Data entries:
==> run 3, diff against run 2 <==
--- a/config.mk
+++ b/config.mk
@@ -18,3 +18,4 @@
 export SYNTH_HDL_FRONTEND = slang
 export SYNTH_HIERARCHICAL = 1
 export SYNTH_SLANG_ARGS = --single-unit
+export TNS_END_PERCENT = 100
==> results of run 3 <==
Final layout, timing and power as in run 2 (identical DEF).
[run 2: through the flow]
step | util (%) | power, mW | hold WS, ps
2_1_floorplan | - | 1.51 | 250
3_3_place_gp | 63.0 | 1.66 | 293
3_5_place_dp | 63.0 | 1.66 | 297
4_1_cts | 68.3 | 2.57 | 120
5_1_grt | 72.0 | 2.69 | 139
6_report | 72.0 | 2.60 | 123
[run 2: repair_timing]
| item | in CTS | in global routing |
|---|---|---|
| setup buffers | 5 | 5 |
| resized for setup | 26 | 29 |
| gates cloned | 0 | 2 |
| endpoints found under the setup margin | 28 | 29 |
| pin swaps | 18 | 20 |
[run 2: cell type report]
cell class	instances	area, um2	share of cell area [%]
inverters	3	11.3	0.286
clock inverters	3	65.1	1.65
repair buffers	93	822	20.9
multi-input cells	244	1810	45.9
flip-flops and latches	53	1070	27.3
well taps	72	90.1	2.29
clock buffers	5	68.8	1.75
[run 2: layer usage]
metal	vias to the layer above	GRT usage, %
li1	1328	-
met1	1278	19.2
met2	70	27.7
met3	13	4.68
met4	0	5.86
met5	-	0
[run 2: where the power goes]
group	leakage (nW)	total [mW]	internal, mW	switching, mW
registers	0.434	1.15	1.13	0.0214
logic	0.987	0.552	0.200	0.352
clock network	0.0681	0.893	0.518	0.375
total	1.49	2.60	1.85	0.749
[src/rtl/mem_access_ctrl.sv]
// mem_access_ctrl: load/store front end between the pipeline and a split
// address/data handshake bus. It checks alignment, drives byte lanes,
// extracts and extends load data, and handles flush and timeout cases.
module mem_access_ctrl #(
    parameter int ADDR_W      = 32,
    parameter int TIMEOUT_CYC = 1023
) (
    input  logic              clk_i,
    input  logic              rst_i,
    input  logic              req_valid_i,
    output logic              req_ready_o,
    input  logic [2:0]        op_i,
    input  logic [ADDR_W-1:0] addr_i,
    input  logic [31:0]       wdata_i,
    input  logic              excp_in_i,
    input  logic              flush_i,
    output logic              bus_req_o,
    output logic              bus_we_o,
    output logic [ADDR_W-1:0] bus_addr_o,
    output logic [3:0]        bus_sel_o,
    output logic [31:0]       bus_wdata_o,
    input  logic              bus_addr_ok_i,
    input  logic              bus_data_ok_i,
    input  logic [31:0]       bus_rdata_i,
    output logic              resp_valid_o,
    output logic [31:0]       rdata_o,
    output logic              adel_o,
    output logic              ades_o,
    output logic [ADDR_W-1:0] bad_addr_o,
    output logic              err_o,
    output logic              stall_o
);

    localparam logic [2:0] OP_LB  = 3'd0;
    localparam logic [2:0] OP_LBU = 3'd1;
    localparam logic [2:0] OP_LH  = 3'd2;
    localparam logic [2:0] OP_LHU = 3'd3;
    localparam logic [2:0] OP_LW  = 3'd4;
    localparam logic [2:0] OP_SB  = 3'd5;
    localparam logic [2:0] OP_SH  = 3'd6;

    // Last counter value still allowed in a wait state.
    localparam logic [15:0] TMO_LAST = 16'(TIMEOUT_CYC - 1);

    typedef enum logic [2:0] {
        S_IDLE  = 3'd0,
        S_ADDR  = 3'd1,
        S_DATA  = 3'd2,
        S_DRAIN = 3'd3,
        S_RESP  = 3'd4
    } state_t;

    // Access size: 0 = byte, 1 = half, 2 = word.
    function automatic logic [1:0] op_size(input logic [2:0] op);
        case (op)
            OP_LB, OP_LBU, OP_SB: op_size = 2'd0;
            OP_LH, OP_LHU, OP_SH: op_size = 2'd1;
            default:              op_size = 2'd2;
        endcase
    endfunction

    function automatic logic is_store(input logic [2:0] op);
        is_store = (op >= OP_SB);
    endfunction

    function automatic logic misaligned(input logic [2:0] op, input logic [1:0] lo);
        case (op_size(op))
            2'd1:    misaligned = lo[0];
            2'd2:    misaligned = (lo != 2'b00);
            default: misaligned = 1'b0;
        endcase
    endfunction

    function automatic logic [3:0] lane_sel(input logic [2:0] op, input logic [1:0] lo);
        case (op_size(op))
            2'd0:    lane_sel = 4'b0001 << lo;
            2'd1:    lane_sel = 4'b0011 << lo;
            default: lane_sel = 4'b1111;
        endcase
    endfunction

    // Store data is replicated so every enabled lane carries the operand.
    function automatic logic [31:0] store_data(input logic [2:0] op, input logic [31:0] wd);
        case (op_size(op))
            2'd0:    store_data = {4{wd[7:0]}};
            2'd1:    store_data = {2{wd[15:0]}};
            default: store_data = wd;
        endcase
    endfunction

    // Pick the addressed lane and extend it; stores yield zero.
    function automatic logic [31:0] load_data(input logic [2:0] op, input logic [1:0] lo,
                                              input logic [31:0] rd);
        logic [7:0]  b;
        logic [15:0] h;
        b = 8'(rd >> {lo, 3'b000});
        h = lo[1] ? rd[31:16] : rd[15:0];
        case (op)
            OP_LB:   load_data = {{24{b[7]}}, b};
            OP_LBU:  load_data = {24'd0, b};
            OP_LH:   load_data = {{16{h[15]}}, h};
            OP_LHU:  load_data = {16'd0, h};
            OP_LW:   load_data = rd;
            default: load_data = 32'd0;
        endcase
    endfunction

    state_t              state_r;
    state_t              state_nx_s;
    logic [2:0]          op_r;
    logic [ADDR_W-1:0]   addr_r;
    logic [31:0]         wdata_r;
    logic [15:0]         cnt_r;
    logic                drain_pend_r;
    logic [31:0]         rdata_r;
    logic [ADDR_W-1:0]   bad_addr_r;
    logic                adel_r;
    logic                ades_r;
    logic                err_r;

    logic ready_s;
    logic accept_s;
    logic mis_s;
    logic fault_s;
    logic tmo_s;
    logic resp_fault_s;
    logic resp_data_s;
    logic resp_tmo_s;
    logic in_addr_s;

    assign ready_s      = (state_r == S_IDLE) & ~flush_i;
    assign accept_s     = req_valid_i & ready_s;
    assign mis_s        = misaligned(op_i, addr_i[1:0]);
    assign fault_s      = excp_in_i | mis_s;
    assign tmo_s        = (cnt_r == TMO_LAST);
    assign in_addr_s    = (state_r == S_ADDR);
    assign resp_fault_s = accept_s & fault_s;
    assign resp_data_s  = ~flush_i & bus_data_ok_i &
                          ((in_addr_s & bus_addr_ok_i) | (state_r == S_DATA));
    assign resp_tmo_s   = ~flush_i & tmo_s &
                          ((in_addr_s & ~bus_addr_ok_i) | ((state_r == S_DATA) & ~bus_data_ok_i));

    // State register.
    always_ff @(posedge clk_i or posedge rst_i) begin
        if (rst_i) begin
            state_r <= S_IDLE;
        end else begin
            state_r <= state_nx_s;
        end
    end

    // Next-state logic; flush always wins over timeout.
    always_comb begin
        state_nx_s = state_r;
        case (state_r)
            S_IDLE: begin
                if (accept_s) begin
                    state_nx_s = fault_s ? S_RESP : S_ADDR;
                end else begin
                    state_nx_s = S_IDLE;
                end
            end
            S_ADDR: begin
                if (flush_i) begin
                    // An accepted address still owes a data beat unless it arrived now.
                    state_nx_s = (bus_addr_ok_i & ~bus_data_ok_i) ? S_DRAIN : S_IDLE;
                end else if (bus_addr_ok_i) begin
                    state_nx_s = bus_data_ok_i ? S_RESP : S_DATA;
                end else if (tmo_s) begin
                    state_nx_s = S_RESP;
                end else begin
                    state_nx_s = S_ADDR;
                end
            end
            S_DATA: begin
                if (bus_data_ok_i) begin
                    state_nx_s = flush_i ? S_IDLE : S_RESP;
                end else if (flush_i) begin
                    state_nx_s = S_DRAIN;
                end else if (tmo_s) begin
                    state_nx_s = S_RESP;
                end else begin
                    state_nx_s = S_DATA;
                end
            end
            S_DRAIN: begin
                state_nx_s = bus_data_ok_i ? S_IDLE : S_DRAIN;
            end
            S_RESP: begin
                // A timed-out data phase must still swallow its late data beat.
                state_nx_s = (drain_pend_r & ~bus_data_ok_i) ? S_DRAIN : S_IDLE;
            end
            default: begin
                state_nx_s = S_IDLE;
            end
        endcase
    end

    // Request capture at accept.
    always_ff @(posedge clk_i or posedge rst_i) begin
        if (rst_i) begin
            op_r    <= 3'd0;
            addr_r  <= '0;
            wdata_r <= 32'd0;
        end else if (accept_s) begin
            op_r    <= op_i;
            addr_r  <= addr_i;
            wdata_r <= wdata_i;
        end
    end

    // Wait counter: restarts on entry to each wait state, idles at zero elsewhere.
    always_ff @(posedge clk_i or posedge rst_i) begin
        if (rst_i) begin
            cnt_r <= 16'd0;
        end else if ((state_nx_s != state_r) &&
                     ((state_nx_s == S_ADDR) || (state_nx_s == S_DATA))) begin
            cnt_r <= 16'd0;
        end else if (in_addr_s || (state_r == S_DATA)) begin
            cnt_r <= cnt_r + 16'd1;
        end else begin
            cnt_r <= 16'd0;
        end
    end

    // Response payload, loaded on every transition into S_RESP and held afterwards.
    always_ff @(posedge clk_i or posedge rst_i) begin
        if (rst_i) begin
            rdata_r      <= 32'd0;
            bad_addr_r   <= '0;
            adel_r       <= 1'b0;
            ades_r       <= 1'b0;
            err_r        <= 1'b0;
            drain_pend_r <= 1'b0;
        end else if (resp_fault_s) begin
            rdata_r      <= 32'd0;
            bad_addr_r   <= addr_i;
            adel_r       <= ~excp_in_i & mis_s & ~is_store(op_i);
            ades_r       <= ~excp_in_i & mis_s & is_store(op_i);
            err_r        <= 1'b0;
            drain_pend_r <= 1'b0;
        end else if (resp_data_s) begin
            rdata_r      <= load_data(op_r, addr_r[1:0], bus_rdata_i);
            bad_addr_r   <= addr_r;
            adel_r       <= 1'b0;
            ades_r       <= 1'b0;
            err_r        <= 1'b0;
            drain_pend_r <= 1'b0;
        end else if (resp_tmo_s) begin
            rdata_r      <= 32'd0;
            bad_addr_r   <= addr_r;
            adel_r       <= 1'b0;
            ades_r       <= 1'b0;
            err_r        <= 1'b1;
            drain_pend_r <= (state_r == S_DATA);
        end
    end

    // Output decode from state and held registers.
    always_comb begin
        req_ready_o  = ready_s;
        stall_o      = (state_r != S_IDLE) | accept_s;
        bus_req_o    = in_addr_s;
        if (in_addr_s) begin
            bus_we_o    = is_store(op_r);
            bus_addr_o  = {addr_r[ADDR_W-1:2], 2'b00};
            bus_sel_o   = lane_sel(op_r, addr_r[1:0]);
            bus_wdata_o = store_data(op_r, wdata_r);
        end else begin
            bus_we_o    = 1'b0;
            bus_addr_o  = '0;
            bus_sel_o   = 4'd0;
            bus_wdata_o = 32'd0;
        end
        resp_valid_o = (state_r == S_RESP);
        adel_o       = resp_valid_o & adel_r;
        ades_o       = resp_valid_o & ades_r;
        err_o        = resp_valid_o & err_r;
        rdata_o      = rdata_r;
        bad_addr_o   = bad_addr_r;
    end

endmodule
## src/rtl/reg_file_pkg.sv

```systemverilog
// Shared opcode constants and decode-class helpers for the register file / scoreboard.
package reg_file_pkg;

    localparam logic [6:0] OP_R      = 7'b0110011;
    localparam logic [6:0] OP_IMM    = 7'b0010011;
    localparam logic [6:0] OP_LOAD   = 7'b0000011;
    localparam logic [6:0] OP_STORE  = 7'b0100011;
    localparam logic [6:0] OP_BRANCH = 7'b1100011;
    localparam logic [6:0] OP_JAL    = 7'b1101111;
    localparam logic [6:0] OP_JALR   = 7'b1100111;
    localparam logic [6:0] OP_LUI    = 7'b0110111;
    localparam logic [6:0] OP_AUIPC  = 7'b0010111;

    function automatic logic writes_rd(input logic [6:0] op);
        case (op)
            OP_R, OP_IMM, OP_LOAD, OP_JAL, OP_JALR, OP_LUI, OP_AUIPC: return 1'b1;
            default: return 1'b0;
        endcase
    endfunction

    function automatic logic uses_rs1(input logic [6:0] op);
        case (op)
            OP_R, OP_IMM, OP_LOAD, OP_STORE, OP_BRANCH, OP_JALR: return 1'b1;
            default: return 1'b0;
        endcase
    endfunction

    function automatic logic uses_rs2(input logic [6:0] op);
        case (op)
            OP_R, OP_STORE, OP_BRANCH: return 1'b1;
            default: return 1'b0;
        endcase
    endfunction

endpackage

```

## src/rtl/reg_file_sb_scoreboard.sv

```systemverilog
// Per-register busy scoreboard: tracks in-flight writebacks and raises stall on RAW/WAW hazards.
module reg_scoreboard
    import reg_file_pkg::*;
#(
    parameter  int NUM_REGS = 32,
    localparam int ADDR_W   = $clog2(NUM_REGS)
) (
    input  logic                clk,
    input  logic                i_rst_n,
    input  logic                i_issue_valid,
    input  logic [6:0]          i_opcode,
    input  logic [ADDR_W-1:0]   i_rs1_addr,
    input  logic [ADDR_W-1:0]   i_rs2_addr,
    input  logic [ADDR_W-1:0]   i_rd_addr,
    input  logic                i_wb_valid,
    input  logic [ADDR_W-1:0]   i_wb_addr,
    input  logic                i_fwd1,
    input  logic                i_fwd2,
    output logic                o_stall,
    output logic [NUM_REGS-1:0] o_busy
);

    logic [NUM_REGS-1:0] r_busy;
    logic                w_writes;
    logic                w_raw1;
    logic                w_raw2;
    logic                w_waw;
    logic                w_stall;
    logic                w_set;

    always_comb begin
        w_writes = writes_rd(i_opcode);
        w_raw1   = uses_rs1(i_opcode) & r_busy[i_rs1_addr] & ~i_fwd1;
        w_raw2   = uses_rs2(i_opcode) & r_busy[i_rs2_addr] & ~i_fwd2;
        // A writeback retiring the old producer of rd removes the WAW conflict this cycle.
        w_waw    = w_writes & r_busy[i_rd_addr] & ~(i_wb_valid & (i_wb_addr == i_rd_addr));
        w_stall  = i_issue_valid & (w_raw1 | w_raw2 | w_waw);
        w_set    = i_issue_valid & ~w_stall & w_writes & (i_rd_addr != '0);
    end

    // The set is ordered after the clear so a new producer wins over the retiring one.
    always_ff @(posedge clk or negedge i_rst_n) begin
        if (!i_rst_n) begin
            r_busy <= '0;
        end else begin
            if (i_wb_valid)
                r_busy[i_wb_addr] <= 1'b0;
            if (w_set)
                r_busy[i_rd_addr] <= 1'b1;
        end
    end

    assign o_stall = w_stall;
    assign o_busy  = r_busy;

endmodule

```

## src/rtl/reg_file_sb.sv

```systemverilog
// Integer register file with two combinational reads, one registered write, busy scoreboard and
// I-type operand-B select. Define REG_FILE_BYPASS_EN for same-cycle writeback-to-read forwarding.
module reg_file_sb
    import reg_file_pkg::*;
#(
    parameter  int XLEN     = 32,
    parameter  int NUM_REGS = 32,
    localparam int ADDR_W   = $clog2(NUM_REGS)
) (
    input  logic                clk,
    input  logic                reset,
    input  logic                issue_valid,
    input  logic [6:0]          opcode,
    input  logic [ADDR_W-1:0]   rs1_addr,
    input  logic [ADDR_W-1:0]   rs2_addr,
    input  logic [ADDR_W-1:0]   rd_addr,
    input  logic [11:0]         imm_in,
    input  logic                wb_valid,
    input  logic [ADDR_W-1:0]   wb_addr,
    input  logic [XLEN-1:0]     wb_data,
    output logic [XLEN-1:0]     data1,
    output logic [XLEN-1:0]     data2,
    output logic [XLEN-1:0]     op_b,
    output logic                stall,
    output logic [NUM_REGS-1:0] busy
);

    logic [XLEN-1:0] r_regs [NUM_REGS];
    logic            w_fwd1;
    logic            w_fwd2;
    logic [XLEN-1:0] w_data1;
    logic [XLEN-1:0] w_data2;
    logic [XLEN-1:0] w_imm_ext;

    always_ff @(posedge clk or negedge reset) begin
        if (!reset) begin
            for (int i = 0; i < NUM_REGS; i++)
                r_regs[i] <= '0;
        end else if (wb_valid && (wb_addr != '0)) begin
            r_regs[wb_addr] <= wb_data;
        end
    end

    always_comb begin
        w_fwd1 = 1'b0;
        w_fwd2 = 1'b0;
`ifdef REG_FILE_BYPASS_EN
        w_fwd1 = wb_valid && (wb_addr == rs1_addr) && (rs1_addr != '0);
        w_fwd2 = wb_valid && (wb_addr == rs2_addr) && (rs2_addr != '0);
`endif
        if (rs1_addr == '0)
            w_data1 = '0;
        else
            w_data1 = w_fwd1 ? wb_data : r_regs[rs1_addr];
        if (rs2_addr == '0)
            w_data2 = '0;
        else
            w_data2 = w_fwd2 ? wb_data : r_regs[rs2_addr];
        w_imm_ext = {{(XLEN-12){imm_in[11]}}, imm_in};
    end

    reg_scoreboard #(
        .NUM_REGS(NUM_REGS)
    ) u_sb (
        .clk          (clk),
        .i_rst_n      (reset),
        .i_issue_valid(issue_valid),
        .i_opcode     (opcode),
        .i_rs1_addr   (rs1_addr),
        .i_rs2_addr   (rs2_addr),
        .i_rd_addr    (rd_addr),
        .i_wb_valid   (wb_valid),
        .i_wb_addr    (wb_addr),
        .i_fwd1       (w_fwd1),
        .i_fwd2       (w_fwd2),
        .o_stall      (stall),
        .o_busy       (busy)
    );

    assign data1 = w_data1;
    assign data2 = w_data2;
    assign op_b  = (opcode == OP_IMM) ? w_imm_ext : w_data2;

endmodule

```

PROBLEM STATEMENT: Pull every line containing the word "automatic" out of the entries above.

RESULT OF THE TASK:
    function automatic logic [1:0] op_size(input logic [2:0] op);
    function automatic logic is_store(input logic [2:0] op);
    function automatic logic misaligned(input logic [2:0] op, input logic [1:0] lo);
    function automatic logic [3:0] lane_sel(input logic [2:0] op, input logic [1:0] lo);
    function automatic logic [31:0] store_data(input logic [2:0] op, input logic [31:0] wd);
    function automatic logic [31:0] load_data(input logic [2:0] op, input logic [1:0] lo,
    function automatic logic writes_rd(input logic [6:0] op);
    function automatic logic uses_rs1(input logic [6:0] op);
    function automatic logic uses_rs2(input logic [6:0] op);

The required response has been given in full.